EXCERPTED RECORDS ->
$ cat src/rtl/imem_pkg.sv
package imem_pkg;

  localparam int unsigned IMEM_ADDR_W = 6;
  localparam int unsigned IMEM_DATA_W = 32;
  localparam int unsigned IMEM_DEPTH  = 64;

  typedef logic [IMEM_DATA_W-1:0] instr_t;
  typedef logic [IMEM_ADDR_W-1:0] imem_addr_t;

  localparam instr_t NOP = 32'h0000_0000;

  localparam instr_t IMEM_DEFAULT_PROG [0:IMEM_DEPTH-1] = '{
    0:       32'h2008_0005,
    1:       32'h2009_000A,
    2:       32'h0109_5020,
    3:       32'h0109_5822,
    4:       32'h0109_6024,
    5:       32'h0109_6825,
    6:       32'h0109_702A,
    7:       32'hAC0A_0000,
    8:       32'h0800_0000,
    default: NOP
  };

  localparam instr_t IMEM_FILE_PROG [0:IMEM_DEPTH-1] = '{
    0:       32'hDEAD_BEEF,
    63:      32'h1234_5678,
    default: NOP
  };

endpackage

$ cat src/rtl/instruction_rom.sv
// Combinational word-index to instruction lookup over the built-in program.
module instruction_rom
    import imem_pkg::*;
#(
    parameter int unsigned ADDR_W = IMEM_ADDR_W,
    parameter int unsigned DATA_W = IMEM_DATA_W
) (
    input  logic [ADDR_W-1:0] addr,
    output logic [DATA_W-1:0] word
);

    always_comb begin
        word = DATA_W'(IMEM_DEFAULT_PROG[addr]);
    end

endmodule

$ cat src/rtl/instruction_memory.sv
module instruction_memory
  import imem_pkg::*;
#(
  parameter int unsigned ADDR_W = IMEM_ADDR_W,
  parameter int unsigned DATA_W = IMEM_DATA_W
) (
  input  logic              clk,
  input  logic              rst_n,
  input  logic [ADDR_W-1:0] Addr,
  output logic [DATA_W-1:0] ReadData
);

  logic [DATA_W-1:0] word;
  logic [DATA_W-1:0] rdata_q = '0;

`ifdef IMEM_LOADFILE_EN
  logic [DATA_W-1:0] mem [0:(2**ADDR_W)-1];

  initial begin
    for (int unsigned i = 0; i < 2**ADDR_W; i++) begin
      mem[i] = DATA_W'(NOP);
    end
    for (int unsigned i = 0; i < 2**ADDR_W && i < IMEM_DEPTH; i++) begin
      mem[i] = DATA_W'(IMEM_FILE_PROG[i]);
    end
  end

  always_comb begin
    word = mem[Addr];
  end
`else
  instruction_rom #(
    .ADDR_W(ADDR_W),
    .DATA_W(DATA_W)
  ) u_rom (
    .addr(Addr),
    .word(word)
  );
`endif

  always_ff @(posedge clk) begin
    if (!rst_n) begin
      rdata_q <= '0;
    end else begin
      rdata_q <= word;
    end
  end

  assign ReadData = rdata_q;

endmodule
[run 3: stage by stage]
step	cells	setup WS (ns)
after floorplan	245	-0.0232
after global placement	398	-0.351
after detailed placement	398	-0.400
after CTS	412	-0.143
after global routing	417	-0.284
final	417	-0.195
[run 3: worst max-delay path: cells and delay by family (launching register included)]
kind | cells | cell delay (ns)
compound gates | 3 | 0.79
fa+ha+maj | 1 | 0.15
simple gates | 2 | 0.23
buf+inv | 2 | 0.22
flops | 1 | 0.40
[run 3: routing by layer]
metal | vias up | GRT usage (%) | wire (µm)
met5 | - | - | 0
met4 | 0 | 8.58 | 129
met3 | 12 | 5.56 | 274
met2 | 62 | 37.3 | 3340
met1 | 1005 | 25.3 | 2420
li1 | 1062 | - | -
`src/rtl/i2c_target_regfile.sv`:
```
// rtl/i2c_target_regfile.sv - I2C target with an NREG x 8 register file, local read port and write strobes
module i2c_target_regfile #(
    parameter logic [6:0] SLV_ADDR = 7'h50,
    parameter int         NREG     = 16,
    parameter int         FILT_LEN = 3,
    localparam int        PW       = $clog2(NREG)
) (
    input  logic          clk,
    input  logic          rst,
    input  logic          scl_i,
    input  logic          sda_i,
    output logic          sda_oe,
    input  logic [PW-1:0] host_addr,
    output logic [7:0]    host_rdata,
    output logic          wr_evt,
    output logic [PW-1:0] wr_addr,
    output logic [7:0]    wr_data,
    output logic          busy
);

    typedef enum logic [3:0] {
        IDLE, ADDR, ADDR_ACK, PTR, PTR_ACK, WDATA, WDATA_ACK, RDATA, RDATA_ACK, IGNORE
    } state_t;

    // Bit 1 carries SCL, bit 0 carries SDA through the sync/filter pipeline.
    logic [1:0]      sync1_q, sync2_q, filt_q, prev_q;
    logic [1:0][2:0] cnt_q;

    state_t          state_q;
    logic [3:0]      bitcnt_q;
    logic [7:0]      shift_q;
    logic [7:0]      tx_q;
    logic            ack_q;
    logic            rw_q;
    logic [PW-1:0]   ptr_q;
    logic [7:0]      regs_q [NREG];

    logic            scl_rise, scl_fall, start_det, stop_det;
    logic [7:0]      shift_d;
    logic [PW-1:0]   ptr_d;

    assign scl_rise   = filt_q[1] & ~prev_q[1];
    assign scl_fall   = ~filt_q[1] & prev_q[1];
    assign start_det  = filt_q[1] & prev_q[1] & prev_q[0] & ~filt_q[0];
    assign stop_det   = filt_q[1] & prev_q[1] & ~prev_q[0] & filt_q[0];
    assign shift_d    = {shift_q[6:0], filt_q[0]};
    assign ptr_d      = ptr_q + PW'(1);
    assign host_rdata = regs_q[host_addr];

    // Two-flop synchronizers, then a level only moves after FILT_LEN consecutive disagreeing samples.
    always_ff @(posedge clk or posedge rst) begin
        if (rst) begin
            sync1_q <= 2'b11;
            sync2_q <= 2'b11;
            filt_q  <= 2'b11;
            prev_q  <= 2'b11;
            cnt_q   <= '0;
        end else begin
            sync1_q <= {scl_i, sda_i};
            sync2_q <= sync1_q;
            prev_q  <= filt_q;
            for (int i = 0; i < 2; i++) begin
                if (sync2_q[i] == filt_q[i]) begin
                    cnt_q[i] <= '0;
                end else if (cnt_q[i] == 3'(FILT_LEN - 1)) begin
                    filt_q[i] <= sync2_q[i];
                    cnt_q[i]  <= '0;
                end else begin
                    cnt_q[i] <= cnt_q[i] + 3'd1;
                end
            end
        end
    end

    // Protocol FSM: shifts bits on SCL rise, changes SDA drive only after SCL fall; START/STOP win over all states.
    always_ff @(posedge clk or posedge rst) begin
        if (rst) begin
            state_q  <= IDLE;
            bitcnt_q <= '0;
            shift_q  <= '0;
            tx_q     <= '0;
            ack_q    <= 1'b0;
            rw_q     <= 1'b0;
            ptr_q    <= '0;
            sda_oe   <= 1'b0;
            busy     <= 1'b0;
            wr_evt   <= 1'b0;
            wr_addr  <= '0;
            wr_data  <= '0;
            for (int i = 0; i < NREG; i++) regs_q[i] <= 8'h00;
        end else begin
            wr_evt <= 1'b0;
            if (stop_det) begin
                state_q <= IDLE;
                sda_oe  <= 1'b0;
                busy    <= 1'b0;
            end else if (start_det) begin
                state_q  <= ADDR;
                bitcnt_q <= '0;
                sda_oe   <= 1'b0;
            end else begin
                case (state_q)
                    IDLE: ;
                    ADDR: begin
                        if (scl_rise) begin
                            shift_q  <= shift_d;
                            bitcnt_q <= bitcnt_q + 4'd1;
                        end else if (scl_fall && bitcnt_q == 4'd8) begin
                            if (shift_q[7:1] == SLV_ADDR) begin
                                state_q <= ADDR_ACK;
                                rw_q    <= shift_q[0];
                                sda_oe  <= 1'b1;
                                busy    <= 1'b1;
                            end else begin
                                state_q <= IGNORE;
                                busy    <= 1'b0;
                            end
                        end
                    end
                    ADDR_ACK: begin
                        if (scl_fall) begin
                            bitcnt_q <= '0;
                            if (rw_q) begin
                                state_q <= RDATA;
                                tx_q    <= regs_q[ptr_q];
                                sda_oe  <= ~regs_q[ptr_q][7];
                            end else begin
                                state_q <= PTR;
                                sda_oe  <= 1'b0;
                            end
                        end
                    end
                    PTR: begin
                        if (scl_rise) begin
                            shift_q  <= shift_d;
                            bitcnt_q <= bitcnt_q + 4'd1;
                        end else if (scl_fall && bitcnt_q == 4'd8) begin
                            ptr_q   <= shift_q[PW-1:0];
                            sda_oe  <= 1'b1;
                            state_q <= PTR_ACK;
                        end
                    end
                    PTR_ACK, WDATA_ACK: begin
                        if (scl_fall) begin
                            sda_oe   <= 1'b0;
                            bitcnt_q <= '0;
                            state_q  <= WDATA;
                        end
                    end
                    WDATA: begin
                        if (scl_rise) begin
                            shift_q  <= shift_d;
                            bitcnt_q <= bitcnt_q + 4'd1;
                            if (bitcnt_q == 4'd7) begin
                                regs_q[ptr_q] <= shift_d;
                                wr_evt        <= 1'b1;
                                wr_addr       <= ptr_q;
                                wr_data       <= shift_d;
                                ptr_q         <= ptr_d;
                            end
                        end else if (scl_fall && bitcnt_q == 4'd8) begin
                            sda_oe  <= 1'b1;
                            state_q <= WDATA_ACK;
                        end
                    end
                    RDATA: begin
                        if (scl_rise) begin
                            bitcnt_q <= bitcnt_q + 4'd1;
                        end else if (scl_fall) begin
                            if (bitcnt_q == 4'd8) begin
                                sda_oe  <= 1'b0;
                                ptr_q   <= ptr_d;
                                state_q <= RDATA_ACK;
                            end else begin
                                tx_q   <= {tx_q[6:0], 1'b0};
                                sda_oe <= ~tx_q[6];
                            end
                        end
                    end
                    RDATA_ACK: begin
                        if (scl_rise) begin
                            ack_q <= ~filt_q[0];
                        end else if (scl_fall) begin
                            if (ack_q) begin
                                state_q  <= RDATA;
                                bitcnt_q <= '0;
                                tx_q     <= regs_q[ptr_q];
                                sda_oe   <= ~regs_q[ptr_q][7];
                            end else begin
                                state_q <= IGNORE;
                            end
                        end
                    end
                    IGNORE: sda_oe <= 1'b0;
                    default: state_q <= IDLE;
                endcase
            end
        end
    end

endmodule

```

EXERCISE AIM ->
Your answer must be every line from the entries that contains the string "typedef", copied as it stands.

ANSWER TO THIS EXERCISE ->
  typedef logic [IMEM_DATA_W-1:0] instr_t;
  typedef logic [IMEM_ADDR_W-1:0] imem_addr_t;
    typedef enum logic [3:0] {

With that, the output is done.